■ ASSIGNED TASK ■
Below are entries; copy exactly the lines from the one with "assign Y = result[7:0];" through the one with "3'b001: begin", both included, and leave out the rest.

■ DATASET RECORDS ■

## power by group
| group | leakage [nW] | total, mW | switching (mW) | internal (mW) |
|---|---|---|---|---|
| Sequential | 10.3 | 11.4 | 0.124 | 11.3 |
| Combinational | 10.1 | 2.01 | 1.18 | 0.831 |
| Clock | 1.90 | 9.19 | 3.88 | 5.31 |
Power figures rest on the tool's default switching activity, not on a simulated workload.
`timescale 1ns / 1ps
module alu_calculator(
    input clk,
    input rst,
    input btn1,
    input btn2,
    input [7:0] in,
    input [2:0] sel,
    output [7:0] Y,
    output [6:0] seg,
    output [3:0] an
    );
    wire [7:0] A,B;
    wire [15:0] result;
    wire btn1_db, btn2_db;
    mealy deb_btn1(.clk(clk), .b(btn1), .d(btn1_db));
    mealy deb_btn2(.clk(clk), .b(btn2), .d(btn2_db));
    register a(
        .clk(clk),
        .rst(rst),
        .load(btn1_db),
        .d(in),
        .q(A)
    );
    register b(
        .clk(clk),
        .rst(rst),
        .load(btn2_db),
        .d(in),
        .q(B)
    );
    alu DUT(
        .A(A),
        .B(B),
        .sel(sel),
        .Y(result)
    );
    SevenSegmentTruthTable t(
        .clk(clk),
        .N(result),
        .D(seg),
        .an(an)
    );
    assign Y = result[7:0];
endmodule
File: /design/flow/run.sh
#!/bin/bash
# OpenROAD 26Q1-2900-gdf79404cd8, Yosys 0.63+post, stock flow scripts
make -C /OpenROAD-flow-scripts/flow DESIGN_CONFIG=/design/flow/config.mk WORK_HOME=/design/flow/orfs finish
File: /design/flow/config.mk
export PLATFORM = sky130hd
export DESIGN_NAME = display_hex_byte
export DESIGN_NICKNAME = display_hex_byte
export VERILOG_FILES = /design/flow/design.v
export SDC_FILE = /design/flow/constraint.sdc
export NUM_CORES = 4
export LEC_CHECK = 1
export CORE_UTILIZATION = 30
File: /design/flow/constraint.sdc
current_design display_hex_byte

set clk_period 4.3
set clk_io_pct 0.2

create_clock -name clk0 -period $clk_period [get_ports {clk}]

set non_clock_inputs [all_inputs -no_clocks]
set_input_delay [expr $clk_period * $clk_io_pct] -clock clk0 $non_clock_inputs
set_output_delay [expr $clk_period * $clk_io_pct] -clock clk0 [all_outputs]
File: /design/flow/design.v
module display_hex_byte(
	input clk,
	input [7:0] hex_byte,
	output wire [7:0] segments,
	output wire [2:0] segments_enable
	);
	parameter refresh_rate = 1000;       
	parameter sys_clk_freq = 100000000;  
	localparam clk_divider = sys_clk_freq / (refresh_rate * 3);
	reg [31:0] divider;
	reg [7:0] segments_out;
	reg [2:0] segments_enable_out;
	assign segments = ~segments_out;
	assign segments_enable = ~segments_enable_out;
	wire [7:0] high_segments;
	wire [7:0] low_segments;
	nibble_to_segments high_nib(hex_byte[7:4], high_segments);
	nibble_to_segments low_nib(hex_byte[3:0], low_segments);
	always @(posedge clk) begin
		if (divider < clk_divider)
			divider <= divider + 1;
		else begin
			divider <= 0;
			case (segments_enable_out)
				3'b001: begin
					segments_out <= 8'b00101110;    
					segments_enable_out <= 3'b100;  
				end
				3'b100: begin
					segments_out <= high_segments;  
					segments_enable_out <= 3'b010;  
				end
				3'b010: begin
					segments_out <= low_segments;   
					segments_enable_out <= 3'b001;  
				end
				default: begin
					segments_out <= 8'h00;          
					segments_enable_out <= 3'b001;  
				end
			endcase
		end
	end
endmodule
module nibble_to_segments(
	input [3:0] nibble,
	output wire [7:0] segments
	);
	reg [7:0] segments_out;
	assign segments = segments_out;
	always begin
		case (nibble)
			4'h0: segments_out = 8'b11111100;
			4'h1: segments_out = 8'b01100000;
			4'h2: segments_out = 8'b11011010;
			4'h3: segments_out = 8'b11110010;
			4'h4: segments_out = 8'b01100110;
			4'h5: segments_out = 8'b10110110;
			4'h6: segments_out = 8'b10111110;
			4'h7: segments_out = 8'b11100000;
			4'h8: segments_out = 8'b11111110;
			4'h9: segments_out = 8'b11110110;
			4'ha: segments_out = 8'b11101110;
			4'hb: segments_out = 8'b00111110;
			4'hc: segments_out = 8'b10011100;
			4'hd: segments_out = 8'b01111010;
			4'he: segments_out = 8'b10011110;
			4'hf: segments_out = 8'b10001110;
		endcase
	end
endmodule
### flow/config.mk
export PLATFORM = sky130hd
export DESIGN_NAME = BCD_ALU
export DESIGN_NICKNAME = BCD_ALU
export VERILOG_FILES = /design/flow/design.v
export SDC_FILE = /design/flow/constraint.sdc
export NUM_CORES = 4
export LEC_CHECK = 1
export CORE_UTILIZATION = 30
### flow/constraint.sdc
current_design BCD_ALU

set clk_period 12.0
set clk_io_pct 0.2

create_clock -name clk0 -period $clk_period

set non_clock_inputs [all_inputs -no_clocks]
set_input_delay [expr $clk_period * $clk_io_pct] -clock clk0 $non_clock_inputs
set_output_delay [expr $clk_period * $clk_io_pct] -clock clk0 [all_outputs]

■ EXERCISE RESULT ■
    assign Y = result[7:0];
endmodule
File: /design/flow/run.sh
#!/bin/bash
# OpenROAD 26Q1-2900-gdf79404cd8, Yosys 0.63+post, stock flow scripts
make -C /OpenROAD-flow-scripts/flow DESIGN_CONFIG=/design/flow/config.mk WORK_HOME=/design/flow/orfs finish
File: /design/flow/config.mk
export PLATFORM = sky130hd
export DESIGN_NAME = display_hex_byte
export DESIGN_NICKNAME = display_hex_byte
export VERILOG_FILES = /design/flow/design.v
export SDC_FILE = /design/flow/constraint.sdc
export NUM_CORES = 4
export LEC_CHECK = 1
export CORE_UTILIZATION = 30
File: /design/flow/constraint.sdc
current_design display_hex_byte

set clk_period 4.3
set clk_io_pct 0.2

create_clock -name clk0 -period $clk_period [get_ports {clk}]

set non_clock_inputs [all_inputs -no_clocks]
set_input_delay [expr $clk_period * $clk_io_pct] -clock clk0 $non_clock_inputs
set_output_delay [expr $clk_period * $clk_io_pct] -clock clk0 [all_outputs]
File: /design/flow/design.v
module display_hex_byte(
	input clk,
	input [7:0] hex_byte,
	output wire [7:0] segments,
	output wire [2:0] segments_enable
	);
	parameter refresh_rate = 1000;       
	parameter sys_clk_freq = 100000000;  
	localparam clk_divider = sys_clk_freq / (refresh_rate * 3);
	reg [31:0] divider;
	reg [7:0] segments_out;
	reg [2:0] segments_enable_out;
	assign segments = ~segments_out;
	assign segments_enable = ~segments_enable_out;
	wire [7:0] high_segments;
	wire [7:0] low_segments;
	nibble_to_segments high_nib(hex_byte[7:4], high_segments);
	nibble_to_segments low_nib(hex_byte[3:0], low_segments);
	always @(posedge clk) begin
		if (divider < clk_divider)
			divider <= divider + 1;
		else begin
			divider <= 0;
			case (segments_enable_out)
				3'b001: begin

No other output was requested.